Early Detection of Triple Negative Breast Cancer with Multiphoton Microscopy and Resonance Raman Spectroscopy

Ethan Bendau

Mentors: Distinguished Professor Robert Alfano and Dr. Lingyan Shi, Institute for Ultrafast Spectroscopy and Lasers, CCNY

Fundamental concepts of physics are at the heart of virtually every aspect of medical imaging. PET scans detect matter-antimatter annihilation events, MRI machines manipulate nuclear spin states, and x-ray images show differential absorption of high energy electromagnetic radiation by different types of tissue. These techniques are critical for breast cancer detection, but detailed information on molecular characteristics, which foretell various risks, requires invasive biopsy. The salient properties of visible light show promise in further understanding and detecting disease. Triple-negative breast cancer (TNBC) is an aggressive breast cancer subtype that lacks three hormone receptors used to detect and treat other types of cancer. It also disproportionately affects black and Hispanic women. TNBC carries a poor prognosis and early detection is crucial for improved patient outcomes.
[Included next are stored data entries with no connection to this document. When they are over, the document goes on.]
File: src/rtl/fslc_pkg.sv
// types shared by the flash lock checker and its decode table
package fslc_pkg;
   // lock of one block
   typedef enum logic [1:0] {
      FSLC_UNLOCKED = 2'h0,
      FSLC_SOFT     = 2'h1,
      FSLC_HARD     = 2'h2
   } fslc_lock_t;

   // security level, one-hot as written
   typedef enum logic [3:0] {
      FSLC_LVL1 = 4'h1,
      FSLC_LVL2 = 4'h2,
      FSLC_LVL3 = 4'h4,
      FSLC_LVL4 = 4'h8
   } fslc_level_t;

   // flash operations judged
   typedef enum logic [2:0] {
      FSLC_OP_READ   = 3'h0,
      FSLC_OP_BERASE = 3'h1,
      FSLC_OP_SERASE = 3'h2,
      FSLC_OP_PROG   = 3'h3,
      FSLC_OP_VERIFY = 3'h4,
      FSLC_OP_CERASE = 3'h5
   } fslc_op_t;

   // one decode table entry: level plus lock of each block
   typedef struct packed {
      fslc_level_t level;
      fslc_lock_t  blk1;
      fslc_lock_t  blk0;
   } fslc_entry_t;
endpackage

File: src/rtl/fslc_table_if.sv
// carrier between the checker and its decode table memory
`timescale 1ns/1ps
interface fslc_table_if;
   import fslc_pkg::*;
   logic [2:0]  wr_idx;
   logic        wr_en;
   fslc_entry_t wr_data;
   logic [2:0]  rd_idx;
   fslc_entry_t rd_data;
   modport owner (output wr_idx, output wr_en, output wr_data, output rd_idx, input rd_data);
   modport mem   (input wr_idx, input wr_en, input wr_data, input rd_idx, output rd_data);
endinterface

File: src/rtl/fslc_table_mem.sv
// eight-entry lock decode table with registered read data
`timescale 1ns/1ps
module fslc_table_mem (
   input  wire logic    i_sys_clk,
   input  wire logic    i_rstn,
   fslc_table_if.mem    tbl
);
   import fslc_pkg::*;
   fslc_entry_t mem_reg [8];
   fslc_entry_t rd_reg;

   // default map: 0 open, 1 level two, 2..4 level three options, rest sealed
   function automatic fslc_entry_t fslc_dflt(input int idx);
      fslc_entry_t e;
      case (idx)
         0: e = '{FSLC_LVL1, FSLC_UNLOCKED, FSLC_UNLOCKED};
         1: e = '{FSLC_LVL2, FSLC_HARD, FSLC_HARD};
         2: e = '{FSLC_LVL3, FSLC_HARD, FSLC_SOFT};
         3: e = '{FSLC_LVL3, FSLC_SOFT, FSLC_SOFT};
         4: e = '{FSLC_LVL3, FSLC_HARD, FSLC_HARD};
         default: e = '{FSLC_LVL4, FSLC_HARD, FSLC_HARD};
      endcase
      return e;
   endfunction

   genvar g;
   generate
      for (g = 0; g < 8; g++) begin : g_ent
         always_ff @(posedge i_sys_clk) begin
            if (!i_rstn) begin
               mem_reg[g] <= fslc_dflt(g);
            end else if (tbl.wr_en && tbl.wr_idx == 3'(g)) begin
               mem_reg[g] <= tbl.wr_data;
            end
         end
      end
   endgenerate

   // registered read port
   always_ff @(posedge i_sys_clk) begin
      if (!i_rstn) begin
         rd_reg <= fslc_dflt(0);
      end else begin
         rd_reg <= mem_reg[tbl.rd_idx];
      end
   end
   assign tbl.rd_data = rd_reg;
endmodule

File: src/flat_wrapper.sv
// flat-port wrapper written by rule: the top's interface ports become plain ports
module fslc_table_mem_flat import fslc_pkg::*;
  (i_sys_clk, i_rstn, tbl_wr_idx, tbl_wr_en, tbl_wr_data, tbl_rd_idx, tbl_rd_data);
  fslc_table_if tbl_i ();
  input  wire logic i_sys_clk;
  input  wire logic i_rstn;
  input wire logic [$bits(tbl_i.wr_idx)-1:0] tbl_wr_idx;
  input wire logic [$bits(tbl_i.wr_en)-1:0] tbl_wr_en;
  input wire logic [$bits(tbl_i.wr_data)-1:0] tbl_wr_data;
  input wire logic [$bits(tbl_i.rd_idx)-1:0] tbl_rd_idx;
  output wire logic [$bits(tbl_i.rd_data)-1:0] tbl_rd_data;
  assign tbl_i.wr_idx = tbl_wr_idx;
  assign tbl_i.wr_en = tbl_wr_en;
  assign tbl_i.wr_data = tbl_wr_data;
  assign tbl_i.rd_idx = tbl_rd_idx;
  assign tbl_rd_data = tbl_i.rd_data;
  fslc_table_mem u_core (.i_sys_clk(i_sys_clk), .i_rstn(i_rstn), .tbl(tbl_i));
endmodule
File: config.mk
export PLATFORM = sky130hd
export DESIGN_NAME = fslc_table_mem_flat
export DESIGN_NICKNAME = d
export VERILOG_FILES = /design/src/rtl/fslc_pkg.sv /design/src/rtl/fslc_table_if.sv /design/src/rtl/fslc_table_mem.sv /design/src/flat_wrapper.sv
export SDC_FILE = /design/constraint.sdc
export NUM_CORES = 1
export LEC_CHECK = 0
export BUFFER_PORTS_ARGS = -buffer_cell sky130_fd_sc_hd__buf_2
export CAP_MARGIN = 15
export CORE_ASPECT_RATIO = 1.4
export CORE_MARGIN = 1.5
export CORE_UTILIZATION = 59
export CTS_BUF_LIST = sky130_fd_sc_hd__clkbuf_16
export DETAILED_ROUTE_END_ITERATION = 10
export GPL_TIMING_DRIVEN = 1
export PLACE_DENSITY = 0.79
export RECOVER_POWER = 100
export SYNTH_ARGS = -nofsm -noshare
export SYNTH_HDL_FRONTEND = slang
export SYNTH_SLANG_ARGS = --single-unit
File: constraint.sdc
create_clock -name i_sys_clk -period 2.4 [get_ports i_sys_clk]
set_clock_uncertainty 0.1 [all_clocks]
set_input_delay 0.36 -clock i_sys_clk [delete_from_list [all_inputs] [get_ports i_sys_clk]]
set_output_delay 0.36 -clock i_sys_clk [all_outputs]
set_load 0.005 [all_outputs]
==> results of run 1 <==
[logic make-up after synthesis]
| kind of cell | synth area share (%) |
|---|---|
| AND/OR/NAND/NOR | 15.7 |
| buffers and inverters | 2.28 |
| flip-flops | 65.3 |
| AO/OA/AOI/OAI | 5.97 |
| multiplexers | 10.7 |
[layout make-up]
cell class	instances	area, um^2
timing repair buffer	36	165
sequential	72	2080
fill	386	1560
tap	66	82.6
multi-input combinational	133	1030
clock inverter	7	53.8
clock buffer	9	225
[final timing paths]
check | from | end | slack (ps) | depth (start not counted)
worst max-delay path | i_rstn | u_core.mem_reg[0][4]$_SDFFCE_PN1P_ | 570 | 5
worst min-delay path | tbl_wr_data[1] | u_core.mem_reg[7][1]$_SDFFCE_PN1P_ | 300 | 2
worst max register to register | u_core.mem_reg[5][2]$_SDFFCE_PN0P_ | u_core.tbl.rd_data[2]$_SDFF_PN0_ | 1060 | 2
worst min register to register | u_core.mem_reg[6][4]$_SDFFCE_PN0P_ | u_core.tbl.rd_data[4]$_SDFF_PN1_ | 590 | 3
[cell usage after synthesis]
master    number
nor3_2         1
o21ai_0        6
clkbuf_1       7
mux4_1         1
a22oi_1        7
o21ai_1        1
nand3_1        1
o211a_1        7
buf_4          4
nand2_1        2
mux2i_1       18
buf_6          1
nand3b_1       1
dfxtp_1        8
buf_2          1
mux4_2         6
nor3_1         1
or3_1         18
nand2b_1       7
a22o_1         2
nor2b_1        1
edfxtp_1      64
and2b_1        1
nor2_1         7
and2_1        42
and2_0         1
o31ai_1        2
[layout by cell type (no fill, tap or decap), types with 2 or more instances in the layout]
master,count
a22o_1,2
a22oi_1,7
and2_0,29
and2_1,14
buf_2,15
buf_4,3
clkbuf_1,18
clkbuf_16,9
clkinv_1,4
dfxtp_1,8
edfxtp_1,64
mux2i_1,18
mux4_2,6
nand2_1,2
nand2b_1,7
nor2_1,7
o211a_1,7
o21ai_0,6
o31ai_1,2
or3_1,18
[metal layers]
layer	part of all wire (%)	global-route usage (%)	vias up
met5	0	0	-
met1	39	29.5	934
li1	-	-	892
met4	2.1	11.8	0
met3	4.7	4.13	11
met2	54	43.6	58
[through the flow]
| stage | instance area, um^2 | util [%] |
|---|---|---|
| 2_1_floorplan | 3190 | - |
| 3_3_place_gp | 3410 | 65.6 |
| 3_5_place_dp | 3410 | 65.6 |
| 4_1_cts | 3690 | 70.9 |
| 5_1_grt | 3640 | 70.1 |
| 6_report | 3640 | 70.1 |
[report_power, final]
group	internal, W	total [W]	switching (W)
logic	0.0000843	0.000215	0.000131
clock network	0.000783	0.00124	0.000455
registers	0.00145	0.00148	0.0000237
==> results.yml, run 1 <==
floorplan:
  dieHeight_um: 90.0
  dieArea_um2: 5860
  die_w_um: 65.1
  num_rows: 31
  io_pins: 25
  start_util_pct: 61.3
  core_area_um2: 5200
pwr:
  finalPower_w: 0.00293
  p_leak_nw: 1.33
  p_per_area_nw_per_um2: 804
  ir_drop_mv: 0.542
setup_path:
  critPathMaxStageDelay_ps: 390
  slowest_stage: "nand3b_1"
  critPathMaxFanout: 13
  crit_type: "input port to flop"
  crit_arrival_ps: 1800
  timing.critical_path.max_delay_family: "buffers and inverters"
  path_cells: "clkbuf_1 -> nand3b_1 -> nor3_1 -> clkbuf_1 -> nand2b_1"
  required_ps: 2370
  crit_path_end_kind: "flop"
  cp-start-kind: "input port"
  path_common_cell: "clkbuf_1"
  cp.buffers_inverters: 2
route:
  num_vias: 1895
  routed_wire_length_per_instance_um: 20.4
  drtAntennaViolNets: 0
  drc: 0
  wl_um: 6580
  drt_iter0_markers: 111
  first_pass_iters: 4
  via_per_inst: 5.87
sta:
  fin_crit_sh_pct: 76.1
  fmax_mhz: 547
  maxSlewHeadroom_pct: 52.5
  holdWs_ps: 305
  finalCriticalPeriod_ps: 1830
  setup-violations-final: 0
  timing_hold_violations_final: 0
  tns_ps: 0
  tightest_slew_ps: 712
  rsz0062_at_grt: "no"
  setup_slack_ps: 573
  slew_violations: 0
finish:
  diodes: 0
  area_growth_pct: 14.3
  final_layout_size_suffix_gt1_share_pct: 14.0
  largest_reg_flops: 64
  fin_cells: 323
  final_nets: 269
logic_synthesis:
  yosys_warnings: 0
  syn-cell-area_um2: 3190
  synth_area_leaders: "edfxtp_1 (60%), and2_1 (8.2%), mux2i_1 (5.7%)"
  syn_nets: 235
  syn_inst: 218
  synth_top_area_share_pct: 60.3
  yosys.area.top_type: "edfxtp_1"
  netlist-cell-type-count: 27
  synth-seq-area-share_pct: 65.3
  ys_seq_elements: 72
  syn_area_per_cell_um2: 14.6
clock_tree:
  hold_buffers: 0
  cts_max_level: 3
  post_cts_buffers: 0
  cts_sinks: 72
  path_clk_slew_ps: 50
  insertion_delay_ps: 330
  cts_tree: "done"
  root_buffer: "clkbuf_16"
  ctsResizeCount: 0
  numCtsBuffers: 9
  cts_buffer_depth: 2
global_routing:
  grt_antenna_before_repair: 0
  first_global_vias: 1942
  grt-ovfl-total: 0
  grt_max_degree: 14
  grt_usage_pct: 25.0
  grt_pass1_wl_um: 10100
status:
  status: "completed"
placed_design:
  dp_cells: 307
  port_buffers: 24
  dp_slack_ps: 480
  gp_congestion: 0.792
  dpl.hpwl_um: 4440
job:
  cap_violations: 0
hold_path:
  min_path_type: "input port to flop"
Power figures use the tool's default switching activity.
==> run 2, diff against run 1 <==
--- a/config.mk
+++ b/config.mk
@@ -9,11 +9,11 @@
 export CAP_MARGIN = 15
 export CORE_ASPECT_RATIO = 1.4
 export CORE_MARGIN = 1.5
-export CORE_UTILIZATION = 59
+export CORE_UTILIZATION = 53
 export CTS_BUF_LIST = sky130_fd_sc_hd__clkbuf_16
 export DETAILED_ROUTE_END_ITERATION = 10
 export GPL_TIMING_DRIVEN = 1
-export PLACE_DENSITY = 0.79
+export PLACE_DENSITY = 0.75
 export RECOVER_POWER = 100
 export SYNTH_ARGS = -nofsm -noshare
 export SYNTH_HDL_FRONTEND = slang
==> constraint.sdc (replaced) <==
create_clock -name i_sys_clk -period 1.55 [get_ports i_sys_clk]
set_clock_uncertainty 0.1 [all_clocks]
set_input_delay 0.2325 -clock i_sys_clk [delete_from_list [all_inputs] [get_ports i_sys_clk]]
set_output_delay 0.2325 -clock i_sys_clk [all_outputs]
set_load 0.005 [all_outputs]
==> run 2 against run 1 <==
Against the previous run: combinational power increased by 63%; via count increased by 1.9%; sequential power increased by 55%; total power increased by 61%; critical path depth unchanged; critical endpoint is now u_core.mem_reg[6][1]$_SDFFCE_PN1P_; final area increased by 2.3%; core utilization decreased by 6.1 points; routed wire length increased by 4.5%; clock power increased by 69%; register-to-register slack got worse by 850 ps; global-route usage decreased by 1.0 points; clock-buffer cell count unchanged.
==> results.yml, run 2 (same netlist as run 1, synthesis figures left out) <==
placed_design:
  port_buffers: 24
  dp_slack_ps: 10.9
  dpl.hpwl_um: 4850
  gp_congestion: 0.766
global_routing:
  first_global_vias: 1920
  grt-ovfl-total: 0
  grt_usage_pct: 23.9
  grt_max_degree: 18
  grt_antenna_before_repair: 0
  grt_pass1_wl_um: 10400
sta:
  slew_violations: 0
  timing_hold_violations_final: 0
  tightest_slew_ps: 510
  maxSlewHeadroom_pct: 66.0
  fmax_mhz: 736
  finalCriticalPeriod_ps: 1360
  rsz0062_at_grt: "no"
  fin_crit_sh_pct: 87.7
  setup_slack_ps: 191
  setup-violations-final: 0
setup_path:
  cp-start-kind: "input port"
  crit_path_end: "u_core.mem_reg[6][1]$_SDFFCE_PN1P_"
  required_ps: 1460
  crit_path_end_kind: "flop"
  reg2reg_from: "u_core.mem_reg[0][7]$_SDFFCE_PN0P_"
  reg2reg_depth: 2
  rr_endpoint: "u_core.tbl.rd_data[7]$_SDFF_PN0_"
  regToRegSetupSlack_ps: 210
  critPathMaxFanout: 10
  startpoint: "tbl_wr_idx[2]"
  crit_type: "input port to flop"
  crit_arrival_ps: 1270
pwr:
  p_per_area_nw_per_um2: 1270
  ir_drop_mv: 0.736
  p_leak_nw: 1.39
  finalPower_w: 0.00473
floorplan:
  core_area_um2: 5820
  dieHeight_um: 94.8
  die_w_um: 68.5
  io_pins: 25
  dieArea_um2: 6490
  num_rows: 33
  start_util_pct: 54.7
finish:
  layout_commonest_cell: "edfxtp_1"
  final_nets: 275
  diodes: 0
  post-route-util_pct: 64.0
  layout_common_cells: "edfxtp_1 (64), and2_0 (28), or3_1 (18), mux2i_1 (18), buf_2 (16)"
  largest_reg_flops: 64
  area_growth_pct: 16.8
  final_layout_size_suffix_gt1_share_pct: 17.1
clock_tree:
  root_buffer: "clkbuf_16"
  post_cts_buffers: 0
  cts_tree: "done"
  numCtsBuffers: 9
  cts_max_level: 3
  path_clk_slew_ps: 50
  hold_buffers: 0
  cts_buffer_depth: 2
  insertion_delay_ps: 330
  ctsResizeCount: 0
  cts_sinks: 72
hold_path:
  min_path_type: "input port to flop"
job:
  cap_violations: 0
route:
  drtAntennaViolNets: 0
  wl_um: 6880
  via_per_inst: 5.80
  num_vias: 1931
  first_pass_iters: 4
  drc: 0
  drt_iter0_markers: 148
  routed_wire_length_per_instance_um: 20.7
status:
  status: "completed"
==> run 2: cell count changes in the layout (fill, tap and decap cells not counted), sizes merged <==
| cell | change |
|---|---|
| inv | +1 |
| clkbuf | +1 |
| buf | +5 |
| bufinv | +1 |
| clkinv | -2 |
==> run 2: worst min path at each step <==
stage / from / end / depth (start not counted)
floorplan: tbl_wr_data[4] / u_core.mem_reg[0][4]$_SDFFCE_PN1P_ / 1
global placement: tbl_wr_data[1] / u_core.mem_reg[5][1]$_SDFFCE_PN1P_ / 2
detailed placement: u_core.tbl.rd_data[4]$_SDFF_PN1_ / tbl_rd_data[4] / 1
CTS: tbl_wr_data[1] / u_core.mem_reg[1][1]$_SDFFCE_PN1P_ / 2
global route: tbl_wr_data[3] / u_core.mem_reg[1][3]$_SDFFCE_PN1P_ / 2
finish: tbl_wr_data[1] / u_core.mem_reg[1][1]$_SDFFCE_PN1P_ / 2
==> run 2: stage by stage <==
stage	hold slack, ps	setup TNS (ps)	std cells	instance area, um^2
2_1_floorplan	310	-1730	218	3190
3_3_place_gp	502	0	317	3470
3_5_place_dp	511	0	317	3470
4_1_cts	172	0	333	3770
5_1_grt	191	0	333	3720
6_report	186	0	333	3720
==> run 2: final cells by class <==
class                      instances  area, um^2
clock buffer                       9         225
clock inverter                     7        78.8
fill                             435        2100
multi-input combinational        133        1030
sequential                        72        2080
tap                               70        87.6
timing repair buffer              42         223
==> run 2: per-layer routing <==
layer | GRT usage (%) | share of wire, %
met1 | 28.8 | 36
met2 | 40.7 | 55
met3 | 5.72 | 6.5
met4 | 9.00 | 1.6
met5 | 0 | 0
==> run 2: report_power, final <==
| part | switching (W) | leakage (nW) | total, W | internal (W) |
|---|---|---|---|---|
| Sequential | 0.0000394 | 0.692 | 0.00229 | 0.00225 |
| Combinational | 0.000207 | 0.541 | 0.000350 | 0.000143 |
| Clock | 0.000712 | 0.155 | 0.00209 | 0.00138 |
| Total | 0.000958 | 1.39 | 0.00473 | 0.00377 |
==> run 2: worst max-delay path, cell delays in order <==
cell and delay, ps:
clkbuf_1 150, buf_4 150, nand2b_1 220, o21ai_0 230, clkbuf_2 280
==> run 3, diff against run 2 <==
--- a/config.mk
+++ b/config.mk
@@ -9,11 +9,11 @@
 export CAP_MARGIN = 15
 export CORE_ASPECT_RATIO = 1.4
 export CORE_MARGIN = 1.5
-export CORE_UTILIZATION = 53
+export CORE_UTILIZATION = 63
 export CTS_BUF_LIST = sky130_fd_sc_hd__clkbuf_16
 export DETAILED_ROUTE_END_ITERATION = 10
 export GPL_TIMING_DRIVEN = 1
-export PLACE_DENSITY = 0.75
+export PLACE_DENSITY = 0.83
 export RECOVER_POWER = 100
 export SYNTH_ARGS = -nofsm -noshare
 export SYNTH_HDL_FRONTEND = slang
==> constraint.sdc (replaced) <==
create_clock -name i_sys_clk -period 1.63 [get_ports i_sys_clk]
set_clock_uncertainty 0.1 [all_clocks]
set_input_delay 0.0815 -clock i_sys_clk [delete_from_list [all_inputs] [get_ports i_sys_clk]]
set_output_delay 0.0815 -clock i_sys_clk [all_outputs]
set_load 0.005 [all_outputs]
==> run 3 against run 2 <==
Against the previous run: via count shrank 1.3%; register-to-register slack better by 100 ps; combinational power down 9.4%; total power down 7.2%; cell count shrank 3.3%; largest cell class unchanged; largest power group unchanged; highest routed layer unchanged.
==> results.yml, run 3 (same netlist as run 1, synthesis figures left out) <==
global_routing:
  grt-ovfl-total: 0
  first_global_vias: 1921
  grt_usage_pct: 27.2
  grt_max_degree: 19
  grt_pass1_wl_um: 10200
  grt_antenna_before_repair: 0
pwr:
  power.internal_w: 0.00344
  switching_share_pct: 21.6
  ir_drop_mv: 0.808
  pwr-share-seq_pct: 49.7
  pwr-share-comb_pct: 7.2
  power.switching_w: 0.000948
  p_leak_nw: 1.35
  p_per_area_nw_per_um2: 1200
  clkPwrFrac_pct: 43.1
floorplan:
  io_pins: 25
  core_area_um2: 4840
  num_rows: 30
  start_util_pct: 65.8
  dieHeight_um: 87.2
  die_w_um: 63.1
  dieArea_um2: 5500
setup_path:
  reg2reg_depth: 2
  critPathMaxStageDelay_ps: 500
  crit_path_end_kind: "flop"
  cp.buffers_inverters: 0
  reg2reg_from: "u_core.mem_reg[4][7]$_SDFFCE_PN0P_"
  timing.critical_path.max_delay_family: "multiplexers"
  critPathMaxFanout: 1
  rr_endpoint: "u_core.tbl.rd_data[7]$_SDFF_PN0_"
  slowest_stage: "mux4_1"
  crit_type: "flop to flop"
  regToRegSetupSlack_ps: 310
  crit_arrival_ps: 1440
  path_cells: "mux4_1 -> o211a_1"
  required_ps: 1750
  cp-start-kind: "flop"
clock_tree:
  post_cts_buffers: 0
  hold_buffers: 0
  insertion_delay_ps: 330
  ctsResizeCount: 0
  root_buffer: "clkbuf_16"
  cts_tree: "done"
  cts_max_level: 3
  cts_sinks: 72
  cts_buffer_depth: 2
  path_clk_slew_ps: 60
  numCtsBuffers: 9
sta:
  rsz0062_at_grt: "no"
  tightest_slew_ps: 545
  maxSlewHeadroom_pct: 63.7
  fmax_mhz: 760
  tns_ps: 0
  setup-violations-final: 0
  timing_hold_violations_final: 0
  finalCriticalPeriod_ps: 1320
  holdWs_ps: 25.9
  slew_violations: 0
  setup_slack_ps: 315
  fin_crit_sh_pct: 80.7
route:
  routed_wire_length_per_instance_um: 20.6
  drt_iter0_markers: 90
  drc: 0
  wl_um: 6650
  via_per_inst: 5.92
  num_vias: 1906
  first_pass_iters: 4
  drtAntennaViolNets: 0
placed_design:
  dp_slack_ps: 238
  port_buffers: 24
  dp_cells: 306
  gp_congestion: 0.755
  dpl.hpwl_um: 4580
job:
  cap_violations: 0
finish:
  final_layout_size_suffix_gt1_share_pct: 15.9
  diodes: 0
  layout_commonest_cell: "edfxtp_1"
  final_nets: 270
  fin_cells: 322
  post-route-util_pct: 75.8
  area_growth_pct: 15.1
  layout_common_cells: "edfxtp_1 (64), and2_0 (23), and2_1 (20)"
  largest_reg_flops: 64
hold_path:
  min_to: "u_core.mem_reg[3][0]$_SDFFCE_PN1P_"
  hold_depth: 2
  min_path_type: "input port to flop"
  min_from: "tbl_wr_data[0]"
status:
  status: "completed"
[run 3: per-stage QoR]
step,cell area [um^2],power [W]
after global placement,3420,0.00253
after global routing,3670,0.00450
after CTS,3720,0.00442
after detailed placement,3420,0.00254
after floorplan,3190,0.00239
final,3670,0.00438
[run 3: cell type report]
class,instances,area (um^2)
multi-input combinational,133,1030
clock buffer,9,225
clock inverter,7,66.3
timing repair buffer,37,188
sequential,72,2080
fill,316,1170
tap,64,80.1
[run 3: how the worst max path moves through the flow]
| stage | startpoint | end | slack, ps | depth (start not counted) |
|---|---|---|---|---|
| 6_report | u_core.mem_reg[4][7]$_SDFFCE_PN0P_ | u_core.tbl.rd_data[7]$_SDFF_PN0_ | 310 | 2 |
| 3_5_place_dp | tbl_rd_idx[0] | u_core.tbl.rd_data[7]$_SDFF_PN0_ | 240 | 3 |
| 3_3_place_gp | tbl_wr_idx[0] | u_core.mem_reg[6][5]$_SDFFCE_PN0P_ | 260 | 4 |
| 5_1_grt | tbl_wr_idx[0] | u_core.mem_reg[6][6]$_SDFFCE_PN0P_ | 180 | 4 |
| 4_1_cts | u_core.mem_reg[4][7]$_SDFFCE_PN0P_ | u_core.tbl.rd_data[7]$_SDFF_PN0_ | 320 | 2 |
| 2_1_floorplan | tbl_wr_idx[2] | u_core.mem_reg[1][0]$_SDFFCE_PN0P_ | 130 | 3 |
[run 3: per-layer routing]
metal	share of wire (%)	vias to the layer above	global-route usage (%)
met4	3.5	0	17.0
met2	55	69	46.5
met1	36	923	30.4
li1	-	895	-
met3	5.9	19	6.86
met5	0	-	0
[run 3: power by group through the flow]
stage | clock [W] | combinational [W] | sequential [W]
2_1_floorplan | 0 | 0.000193 | 0.00220
3_3_place_gp | 0 | 0.000323 | 0.00221
3_5_place_dp | 0 | 0.000331 | 0.00221
4_1_cts | 0.00191 | 0.000334 | 0.00218
5_1_grt | 0.00197 | 0.000344 | 0.00219
6_report | 0.00189 | 0.000317 | 0.00218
 I will discuss our use of multiphoton fluorescence microscopy (MPM) and resonance Raman spectroscopy (RRS) as a rapid, label-free means of TNBC cancer diagnosis in mice by detecting intrinsic protein fluorescence and unique spectral fingerprints, respectively, that are associated with different tissue structures and metabolic activity.

Multiphoton microscope image showing fluorescence from NADH (green) and FAD (red) as well as second harmonic generation from collagen (blue) in a mouse triple-negative breast cancer tumor.